When the discharge current of capacitor 1 through the primary of transformer 19 reaches a predetermined value it induces a potential across the secondary of that transformer sufficient to fire the thyratron 14. Current continues to flow in the forward direction after the capacitor 1 has become completely discharged. This is because of the stored energy in the inductance of transformer primary 5. The continuing flow of current charges the capacitor 1 with a reverse polarity and, when this has reached a peak it causes current to flow in the reverse direction through the load 4, earth, transformer primary 20 and thyratron 14. This reverse current provides the necessary second period of the pulse referred to previously. It ensures an efficient coupling factor for the transformer 5.

The sequence of events described above is followed by a trigger pulse being supplied by circuit 3 on line 15A. The process is repeated ten times until all the capacitors have been discharged. There is then a pause for a sufficient time to enable the capacitors 1 to be re-charged through the diodes 2.
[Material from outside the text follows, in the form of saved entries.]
==> src/sv/tlr_pkg.sv <==
// ----------------------------------------------------------------------------
// tlr_pkg
// Shared types and constants of the thick line rasterizer.
// ----------------------------------------------------------------------------
package tlr_pkg;

   // command kinds handed from the front end to the walker
   typedef enum logic [1:0] {
      CMD_RECT,
      CMD_LINE,
      CMD_NEXT
   } cmd_type;

   // request op codes
   localparam logic OP_START = 1'b0;
   localparam logic OP_NEXT  = 1'b1;

   // register indexes
   localparam logic CSR_SCREEN_WIDTH  = 1'b0;
   localparam logic CSR_SCREEN_HEIGHT = 1'b1;

   // register reset values
   localparam int SCREEN_WIDTH_RESET  = 320;
   localparam int SCREEN_HEIGHT_RESET = 240;

   // fixed field widths
   localparam int COORD_IN_W = 16;
   localparam int COLOR_IN_W = 16;
   localparam int STROKE_W   = 6;
   localparam int CSR_W      = 13;
   localparam int RECT_POS_W = 13;
   localparam int RECT_DIM_W = 12;

   // command queue depth, a power of two
   localparam int QUEUE_DEPTH = 4;

endpackage

==> src/sv/thick_line_rasterizer.sv <==
// ----------------------------------------------------------------------------
// thick_line_rasterizer
// Turns lines between two screen points into a stream of filled rectangles.
// ----------------------------------------------------------------------------
//
//   channel   direction  handshake            payload
//   req_      in         req_valid/req_stall  op, endpoints, color, stroke
//   rsp_      out        rsp_valid/rsp_stall  rectangle, color, last
//   csr_      in         csr_write_en         index, write data
//
// One request per cycle sustained while the queue has room; the walker makes one
// rectangle per cycle while the result port is not stalled. A request's rectangle
// passes the clamp stage register, loaded at the transfer edge, then the command
// queue, then the walker output register on its way to the result port.
// A four-entry command queue lets the front end keep taking requests while
// the result port is stalled; req_stall rises only when the queue is full.
// Synchronous reset clears the queue, the active line and rsp_valid, and
// sets the screen to 320 by 240.
//
module thick_line_rasterizer import tlr_pkg::*; #(
   parameter int MAX_SCREEN_SIZE = 4096,
   parameter int COLOR_BITS = 16
) (
   input  logic                          clock,
   input  logic                          reset,
   // request channel
   input  logic                          req_valid,
   output logic                          req_stall,
   input  logic                          req_op,
   input  logic signed [COORD_IN_W-1:0]  req_start_x,
   input  logic signed [COORD_IN_W-1:0]  req_start_y,
   input  logic signed [COORD_IN_W-1:0]  req_end_x,
   input  logic signed [COORD_IN_W-1:0]  req_end_y,
   input  logic [COLOR_IN_W-1:0]         req_line_color,
   input  logic [STROKE_W-1:0]           req_stroke_width,
   // result channel
   output logic                          rsp_valid,
   input  logic                          rsp_stall,
   output logic signed [RECT_POS_W-1:0]  rsp_rect_x,
   output logic signed [RECT_POS_W-1:0]  rsp_rect_y,
   output logic [RECT_DIM_W-1:0]         rsp_rect_w,
   output logic [RECT_DIM_W-1:0]         rsp_rect_h,
   output logic [COLOR_IN_W-1:0]         rsp_rect_color,
   output logic                          rsp_last,
   // register writes
   input  logic                          csr_write_en,
   input  logic                          csr_index,
   input  logic [CSR_W-1:0]              csr_wdata
);

   localparam int CW = $clog2(MAX_SCREEN_SIZE);
   localparam int SZ = (CW > STROKE_W) ? CW : STROKE_W;
   localparam int CB = (COLOR_BITS < COLOR_IN_W) ? COLOR_BITS : COLOR_IN_W;

   typedef struct packed {
      cmd_type             kind;
      logic signed [SZ:0]  pos_a;
      logic signed [SZ:0]  pos_b;
      logic [SZ-1:0]       size_a;
      logic [SZ-1:0]       size_b;
      logic [CW-1:0]       major_end;
      logic                swapped;
      logic [CB-1:0]       color;
      logic [STROKE_W-1:0] stroke;
   } qent_type;

   qent_type push_ent, pop_ent;
   logic     push_valid, push_ready, pop_valid, pop;

   // front end: clamp and classify
   tlr_front #(
      .MAX_SCREEN_SIZE (MAX_SCREEN_SIZE),
      .COLOR_BITS      (COLOR_BITS)
   ) u_front (
      .clock            (clock),
      .reset            (reset),
      .req_valid        (req_valid),
      .req_stall        (req_stall),
      .req_op           (req_op),
      .req_start_x      (req_start_x),
      .req_start_y      (req_start_y),
      .req_end_x        (req_end_x),
      .req_end_y        (req_end_y),
      .req_line_color   (req_line_color),
      .req_stroke_width (req_stroke_width),
      .csr_write_en     (csr_write_en),
      .csr_index        (csr_index),
      .csr_wdata        (csr_wdata),
      .ent_valid        (push_valid),
      .ent_ready        (push_ready),
      .ent_kind         (push_ent.kind),
      .ent_pos_a        (push_ent.pos_a),
      .ent_pos_b        (push_ent.pos_b),
      .ent_size_a       (push_ent.size_a),
      .ent_size_b       (push_ent.size_b),
      .ent_major_end    (push_ent.major_end),
      .ent_swapped      (push_ent.swapped),
      .ent_color        (push_ent.color),
      .ent_stroke       (push_ent.stroke)
   );

   // command queue
   tlr_queue #(
      .WIDTH ($bits(qent_type)),
      .DEPTH (QUEUE_DEPTH)
   ) u_queue (
      .clock      (clock),
      .reset      (reset),
      .push_valid (push_valid),
      .push_ready (push_ready),
      .push_data  (push_ent),
      .pop_valid  (pop_valid),
      .pop        (pop),
      .pop_data   (pop_ent)
   );

   // walker and result register
   tlr_back #(
      .MAX_SCREEN_SIZE (MAX_SCREEN_SIZE),
      .COLOR_BITS      (COLOR_BITS)
   ) u_back (
      .clock          (clock),
      .reset          (reset),
      .q_valid        (pop_valid),
      .q_pop          (pop),
      .q_kind         (pop_ent.kind),
      .q_pos_a        (pop_ent.pos_a),
      .q_pos_b        (pop_ent.pos_b),
      .q_size_a       (pop_ent.size_a),
      .q_size_b       (pop_ent.size_b),
      .q_major_end    (pop_ent.major_end),
      .q_swapped      (pop_ent.swapped),
      .q_color        (pop_ent.color),
      .q_stroke       (pop_ent.stroke),
      .rsp_valid      (rsp_valid),
      .rsp_stall      (rsp_stall),
      .rsp_rect_x     (rsp_rect_x),
      .rsp_rect_y     (rsp_rect_y),
      .rsp_rect_w     (rsp_rect_w),
      .rsp_rect_h     (rsp_rect_h),
      .rsp_rect_color (rsp_rect_color),
      .rsp_last       (rsp_last)
   );

endmodule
It should be explained that, by the time an impulse appears on line 15A, the impulse on line 15 has been removed and the thyratrons 12, 13 have reverted to their non-conductive states.

It may be found desirable or necessary to include a resistor 21 connected in parallel with the secondary 17 of the transformer 18. This resistor provides a low impedance a/c path allowing the timing pulse from timer 3 to pass to the thyratron control grids without suffering delay or distortion which might otherwise occur as a result of the impedance of the secondary 17.

Claims

1. A switch device comprising:

two switches connected in parallel in a first electric path;

a timing device for feeding at a required time a switching impulse along a second electric path to said switches thereby switching at least one of them to a conductive state so that current flows along the first path;

and a transformer having a primary in said first path and a secondary in said second path;

said transformer, said switches and said timing device being interconnected for causing the current flow created by switching of one of said switches to induce a further switching impulse or to reinforce the first-recited switching impulse thereby switching or assisting the switching of the other switch to a conductive state.

2. A switch device according to claim 1 wherein a resistor is connected across the transformer secondary.

3. A switching device according to claim 1 or 2 wherein each switch is a thyratron.

4. A switching device according to claim 1 or 2 wherein: each said switch includes a main current path in series with the first electric path and a control element connected to receive switching impulses for controlling the conductive state of said main current path; and said transformer secondary is connected in series in said second path between said timing device and said control elements of said switches.